01.09.2010, 16:32 Uhr | DDP
Saarbrücken (ddp-rps). SPD und Linke im Saarland haben das vom Bundeskabinett beschlossene Sparpaket scharf kritisiert. SPD-Landeschef Heiko Maas bezeichnete die Beschlüsse als einen "Anschlag auf die soziale Balance". Besonders junge Familien, Niedriglohnempfänger und "Hartz-IV"-Empfänger würden belastet, sagte Maas am Mittwoch in Saarbrücken. Die "kleinen Leute" müssten die Zeche für die Finanzkrise bezahlen, während "die Superreichen, die Banken und die Arbeitgeber" verschont blieben. Von dem Prinzip, dass starke Schultern mehr tragen müssten als schwache, hätten sich CDU und FDP sich damit "endgültig verabschiedet", kritisierte der SPD-Chef.

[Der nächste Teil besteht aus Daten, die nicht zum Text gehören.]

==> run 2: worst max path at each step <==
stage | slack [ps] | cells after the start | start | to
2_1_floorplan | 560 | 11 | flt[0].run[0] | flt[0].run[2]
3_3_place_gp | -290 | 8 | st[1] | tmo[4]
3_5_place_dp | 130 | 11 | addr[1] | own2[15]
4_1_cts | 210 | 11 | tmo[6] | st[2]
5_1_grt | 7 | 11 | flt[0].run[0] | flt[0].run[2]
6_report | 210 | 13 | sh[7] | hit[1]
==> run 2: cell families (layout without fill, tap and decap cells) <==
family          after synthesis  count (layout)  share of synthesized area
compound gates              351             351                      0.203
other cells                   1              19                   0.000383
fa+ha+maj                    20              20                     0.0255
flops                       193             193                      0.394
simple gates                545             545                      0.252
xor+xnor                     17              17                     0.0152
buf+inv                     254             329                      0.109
[src/logic/sxd_pkg.sv]
// package for the slot expansion decode block
// assumes a 16-bit processor address bus and seven peripheral slots
package sxd_pkg;
   localparam logic [15:0] SXD_EXP_LO = 16'hc800;
   localparam logic [15:0] SXD_EXP_HI = 16'hcfff;
   localparam logic [15:0] SXD_EXP_DISABLE = 16'hcfff;
   localparam logic [15:0] SXD_IO_BASE = 16'hc080;
   localparam logic [15:0] SXD_IO_LAST = 16'hc0ff;
   localparam logic [7:0] SXD_ROM_PAGE_HI = 8'hc1;
   localparam logic [7:0] SXD_ROM_PAGE_TOP = 8'hc7;
   localparam logic [15:0] SXD_BANK2_SWITCH = 16'hc080;
   localparam logic [15:0] SXD_BANK2_BASE = 16'hd000;
   localparam logic [15:0] SXD_OWNER_SLOT_ADDR = 16'h07f8;
   localparam logic [15:0] SXD_SCRATCH_FIRST = 16'h0478;
   localparam logic [15:0] SXD_SCRATCH_LAST = 16'h07f8;
   localparam int SXD_SCRATCH_BYTES = 56;
   localparam int SXD_SCRATCH_PER_SLOT = 8;
   localparam int SXD_IO_PER_SLOT = 16;
   localparam int SXD_SLOTS = 7;
   localparam logic SXD_BANK2_RESET = 1'h0;
   // address field positions
   localparam int SXD_IO_SLOT_LSB = 4;
   localparam int SXD_ROM_SLOT_LSB = 8;
   localparam int SXD_SCRATCH_SLOT_LSB = 0;
   localparam int SXD_SCRATCH_TAG_LSB = 3;
   localparam logic [3:0] SXD_SCRATCH_TAG = 4'hf;
   localparam logic [15:0] SXD_SCRATCH_SPAN = 16'h0007;
   // reset and idle values of the registered outputs
   localparam logic SXD_STROBE_IDLE = 1'h1;
   localparam logic [7:1] SXD_SELECT_IDLE = 7'h7f;
   localparam logic [2:0] SXD_SLOT_NONE = 3'h0;
   localparam logic SXD_FLAG_RESET = 1'h0;
endpackage
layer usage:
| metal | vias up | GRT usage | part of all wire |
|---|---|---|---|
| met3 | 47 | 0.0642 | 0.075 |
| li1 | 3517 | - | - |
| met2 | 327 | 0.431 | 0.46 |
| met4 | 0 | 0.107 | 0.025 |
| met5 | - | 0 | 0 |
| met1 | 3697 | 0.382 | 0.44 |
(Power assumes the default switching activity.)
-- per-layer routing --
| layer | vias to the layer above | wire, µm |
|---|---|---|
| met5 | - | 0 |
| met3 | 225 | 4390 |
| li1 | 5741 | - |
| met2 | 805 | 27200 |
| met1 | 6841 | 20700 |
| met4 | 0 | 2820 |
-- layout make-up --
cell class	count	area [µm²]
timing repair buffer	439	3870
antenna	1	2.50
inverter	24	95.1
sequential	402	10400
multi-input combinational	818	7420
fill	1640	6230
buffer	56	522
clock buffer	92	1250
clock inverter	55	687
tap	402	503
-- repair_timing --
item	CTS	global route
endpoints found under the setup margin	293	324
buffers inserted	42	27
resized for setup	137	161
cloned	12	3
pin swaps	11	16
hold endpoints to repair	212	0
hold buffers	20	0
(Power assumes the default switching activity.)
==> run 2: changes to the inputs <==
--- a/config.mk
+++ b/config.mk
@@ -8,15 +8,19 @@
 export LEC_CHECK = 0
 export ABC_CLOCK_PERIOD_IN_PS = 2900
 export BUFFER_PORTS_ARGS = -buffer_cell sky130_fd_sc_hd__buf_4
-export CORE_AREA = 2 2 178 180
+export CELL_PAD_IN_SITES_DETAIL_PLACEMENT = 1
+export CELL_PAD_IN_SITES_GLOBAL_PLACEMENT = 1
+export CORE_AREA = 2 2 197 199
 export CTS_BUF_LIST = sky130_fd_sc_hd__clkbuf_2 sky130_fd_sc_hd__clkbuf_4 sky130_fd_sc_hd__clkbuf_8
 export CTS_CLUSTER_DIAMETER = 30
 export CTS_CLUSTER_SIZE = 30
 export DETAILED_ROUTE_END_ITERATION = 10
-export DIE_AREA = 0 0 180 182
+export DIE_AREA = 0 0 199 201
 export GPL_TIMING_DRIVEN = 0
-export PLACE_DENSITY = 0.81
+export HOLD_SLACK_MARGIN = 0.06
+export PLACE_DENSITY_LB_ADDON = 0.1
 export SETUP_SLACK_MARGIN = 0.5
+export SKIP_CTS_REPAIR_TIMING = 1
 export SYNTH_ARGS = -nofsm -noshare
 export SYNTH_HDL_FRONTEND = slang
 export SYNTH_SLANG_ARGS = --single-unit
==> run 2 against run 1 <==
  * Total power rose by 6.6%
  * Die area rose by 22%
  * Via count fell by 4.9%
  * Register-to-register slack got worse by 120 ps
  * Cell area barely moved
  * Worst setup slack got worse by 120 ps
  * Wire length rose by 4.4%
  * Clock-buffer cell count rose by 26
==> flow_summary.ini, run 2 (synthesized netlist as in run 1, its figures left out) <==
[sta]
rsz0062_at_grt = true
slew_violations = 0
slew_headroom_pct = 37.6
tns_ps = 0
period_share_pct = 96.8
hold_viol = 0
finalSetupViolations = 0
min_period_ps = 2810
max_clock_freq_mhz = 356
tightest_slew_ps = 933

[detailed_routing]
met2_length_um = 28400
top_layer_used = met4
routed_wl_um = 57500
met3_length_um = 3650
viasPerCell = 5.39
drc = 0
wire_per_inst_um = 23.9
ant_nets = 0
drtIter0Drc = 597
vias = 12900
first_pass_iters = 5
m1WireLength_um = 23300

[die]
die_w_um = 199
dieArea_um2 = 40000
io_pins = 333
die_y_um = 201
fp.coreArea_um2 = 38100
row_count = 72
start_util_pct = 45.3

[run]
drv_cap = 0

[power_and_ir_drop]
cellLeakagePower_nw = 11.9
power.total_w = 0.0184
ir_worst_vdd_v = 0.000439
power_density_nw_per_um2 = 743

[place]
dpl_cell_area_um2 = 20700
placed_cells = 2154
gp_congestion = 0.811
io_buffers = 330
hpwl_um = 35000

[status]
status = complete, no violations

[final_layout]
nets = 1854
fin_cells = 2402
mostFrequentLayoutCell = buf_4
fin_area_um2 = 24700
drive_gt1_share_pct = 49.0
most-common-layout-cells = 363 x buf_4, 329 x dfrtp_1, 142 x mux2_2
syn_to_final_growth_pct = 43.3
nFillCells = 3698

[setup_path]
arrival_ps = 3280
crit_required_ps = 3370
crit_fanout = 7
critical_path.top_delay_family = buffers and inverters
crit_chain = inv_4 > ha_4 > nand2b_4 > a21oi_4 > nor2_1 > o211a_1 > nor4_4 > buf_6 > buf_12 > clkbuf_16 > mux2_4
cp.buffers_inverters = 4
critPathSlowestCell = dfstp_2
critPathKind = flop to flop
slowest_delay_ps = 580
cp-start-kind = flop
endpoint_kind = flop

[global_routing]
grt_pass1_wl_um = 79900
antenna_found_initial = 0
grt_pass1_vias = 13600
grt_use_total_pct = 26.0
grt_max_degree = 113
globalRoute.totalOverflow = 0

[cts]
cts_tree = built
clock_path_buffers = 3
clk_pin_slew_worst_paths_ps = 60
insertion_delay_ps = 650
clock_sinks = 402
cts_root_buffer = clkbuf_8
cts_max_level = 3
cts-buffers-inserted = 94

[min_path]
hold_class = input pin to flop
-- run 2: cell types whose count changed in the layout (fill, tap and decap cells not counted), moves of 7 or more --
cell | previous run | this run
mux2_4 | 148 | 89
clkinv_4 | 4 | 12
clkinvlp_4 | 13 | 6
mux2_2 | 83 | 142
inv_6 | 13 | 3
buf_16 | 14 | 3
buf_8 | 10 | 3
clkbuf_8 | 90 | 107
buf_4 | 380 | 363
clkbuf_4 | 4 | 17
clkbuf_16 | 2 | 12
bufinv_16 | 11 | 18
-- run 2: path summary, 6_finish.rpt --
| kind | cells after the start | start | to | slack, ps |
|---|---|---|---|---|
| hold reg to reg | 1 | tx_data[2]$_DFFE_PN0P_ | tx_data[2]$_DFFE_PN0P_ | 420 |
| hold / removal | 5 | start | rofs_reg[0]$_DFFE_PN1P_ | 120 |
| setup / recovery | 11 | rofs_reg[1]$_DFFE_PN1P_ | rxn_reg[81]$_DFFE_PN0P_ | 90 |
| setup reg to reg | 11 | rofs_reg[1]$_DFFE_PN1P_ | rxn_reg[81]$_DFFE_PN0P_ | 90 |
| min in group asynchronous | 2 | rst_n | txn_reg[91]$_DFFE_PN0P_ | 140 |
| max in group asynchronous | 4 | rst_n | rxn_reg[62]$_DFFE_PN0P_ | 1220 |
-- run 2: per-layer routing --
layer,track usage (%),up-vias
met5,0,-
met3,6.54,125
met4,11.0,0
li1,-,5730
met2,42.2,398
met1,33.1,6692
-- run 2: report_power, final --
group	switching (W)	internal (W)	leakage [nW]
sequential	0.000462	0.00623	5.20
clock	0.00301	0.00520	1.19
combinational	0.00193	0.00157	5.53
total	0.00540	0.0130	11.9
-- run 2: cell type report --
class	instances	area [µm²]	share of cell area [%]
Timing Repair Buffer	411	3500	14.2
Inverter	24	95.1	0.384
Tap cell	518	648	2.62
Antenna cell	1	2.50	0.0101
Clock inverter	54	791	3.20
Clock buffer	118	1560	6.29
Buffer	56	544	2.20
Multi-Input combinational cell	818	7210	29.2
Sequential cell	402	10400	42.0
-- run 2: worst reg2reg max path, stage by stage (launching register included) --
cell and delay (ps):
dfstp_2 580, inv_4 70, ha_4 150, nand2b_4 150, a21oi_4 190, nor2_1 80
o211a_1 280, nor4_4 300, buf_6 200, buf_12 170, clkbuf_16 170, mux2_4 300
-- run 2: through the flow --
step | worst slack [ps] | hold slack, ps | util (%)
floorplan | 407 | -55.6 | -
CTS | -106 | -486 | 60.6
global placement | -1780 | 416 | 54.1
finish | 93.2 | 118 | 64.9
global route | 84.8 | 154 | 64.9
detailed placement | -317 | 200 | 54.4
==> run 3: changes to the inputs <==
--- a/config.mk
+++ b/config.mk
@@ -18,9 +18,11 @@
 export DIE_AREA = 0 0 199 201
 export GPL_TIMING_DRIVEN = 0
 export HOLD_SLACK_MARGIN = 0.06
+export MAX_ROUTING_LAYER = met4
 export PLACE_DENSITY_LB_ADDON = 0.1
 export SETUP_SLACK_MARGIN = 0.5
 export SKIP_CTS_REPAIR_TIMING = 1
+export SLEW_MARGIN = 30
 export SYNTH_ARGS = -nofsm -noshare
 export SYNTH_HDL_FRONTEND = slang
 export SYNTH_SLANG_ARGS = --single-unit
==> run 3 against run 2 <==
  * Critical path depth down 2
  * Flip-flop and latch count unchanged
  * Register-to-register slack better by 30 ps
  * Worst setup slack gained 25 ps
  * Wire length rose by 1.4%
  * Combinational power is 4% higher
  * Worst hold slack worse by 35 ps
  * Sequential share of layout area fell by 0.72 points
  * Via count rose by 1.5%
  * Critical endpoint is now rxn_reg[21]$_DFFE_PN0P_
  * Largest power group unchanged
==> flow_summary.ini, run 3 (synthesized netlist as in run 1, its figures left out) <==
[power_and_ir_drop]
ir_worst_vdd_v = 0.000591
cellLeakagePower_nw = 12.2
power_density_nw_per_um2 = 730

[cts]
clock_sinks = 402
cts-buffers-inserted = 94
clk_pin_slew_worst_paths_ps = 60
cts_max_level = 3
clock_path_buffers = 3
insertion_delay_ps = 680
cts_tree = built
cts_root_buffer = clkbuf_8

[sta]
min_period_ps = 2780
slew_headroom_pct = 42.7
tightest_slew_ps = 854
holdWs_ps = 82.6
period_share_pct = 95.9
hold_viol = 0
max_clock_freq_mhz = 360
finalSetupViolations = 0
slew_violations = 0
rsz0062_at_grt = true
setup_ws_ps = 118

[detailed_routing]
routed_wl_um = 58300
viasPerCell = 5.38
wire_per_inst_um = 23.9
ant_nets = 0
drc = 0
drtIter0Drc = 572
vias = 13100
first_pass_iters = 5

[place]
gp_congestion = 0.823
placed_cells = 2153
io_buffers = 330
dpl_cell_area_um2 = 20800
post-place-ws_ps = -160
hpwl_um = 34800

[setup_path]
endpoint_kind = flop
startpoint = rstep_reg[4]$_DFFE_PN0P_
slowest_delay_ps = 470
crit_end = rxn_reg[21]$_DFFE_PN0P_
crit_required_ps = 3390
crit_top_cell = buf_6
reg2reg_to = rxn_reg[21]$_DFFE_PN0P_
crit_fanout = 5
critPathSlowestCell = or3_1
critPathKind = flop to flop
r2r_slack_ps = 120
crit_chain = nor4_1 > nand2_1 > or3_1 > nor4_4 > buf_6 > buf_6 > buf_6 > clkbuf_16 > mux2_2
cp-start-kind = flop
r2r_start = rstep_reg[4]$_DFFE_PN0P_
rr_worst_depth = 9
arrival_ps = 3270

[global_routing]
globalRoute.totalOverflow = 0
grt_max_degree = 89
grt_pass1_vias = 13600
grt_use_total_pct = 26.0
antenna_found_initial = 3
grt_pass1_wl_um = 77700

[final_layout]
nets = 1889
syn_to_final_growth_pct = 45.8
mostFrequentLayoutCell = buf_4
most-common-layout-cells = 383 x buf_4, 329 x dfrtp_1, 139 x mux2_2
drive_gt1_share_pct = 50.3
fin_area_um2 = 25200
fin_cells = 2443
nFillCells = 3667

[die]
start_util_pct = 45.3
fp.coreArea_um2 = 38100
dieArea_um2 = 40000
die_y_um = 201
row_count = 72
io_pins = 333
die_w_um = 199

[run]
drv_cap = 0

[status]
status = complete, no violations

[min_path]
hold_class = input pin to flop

Für Linkspartei-Landeschef Rolf Linsler sind die Streichung des Elterngeldes für "Hartz-IV"-Empfänger sowie des Heizkostenzuschusses für Wohngeldempfänger ein "unverantwortlicher sozialer Kahlschlag". Die Bundesregierung spare "wieder einmal einseitig" bei Armen, Schwachen und Benachteiligten. Zugleich würden Wohlhabende und große Unternehmen verschont. Dass die "üppigen Steuergeschenke für Hoteliers" ebenso unangetastet blieben wie der niedrige Spitzensteuersatz, zeige, dass die schwarz-gelbe Bundesregierung "dreiste Klientelpolitik" betreibe, betonte der Linken-Politiker. Dies bedrohe den sozialen Frieden.
Linsler kündigte zugleich Protestaktionen seiner Partei gegen das Sparpaket am kommenden Samstag (4. September) in der Saarbrücker Innenstadt an. Sie sollen unter dem Motto stehen: "Geben wir der Regierung unser letztes Hemd, bevor sie es uns nehmen kann".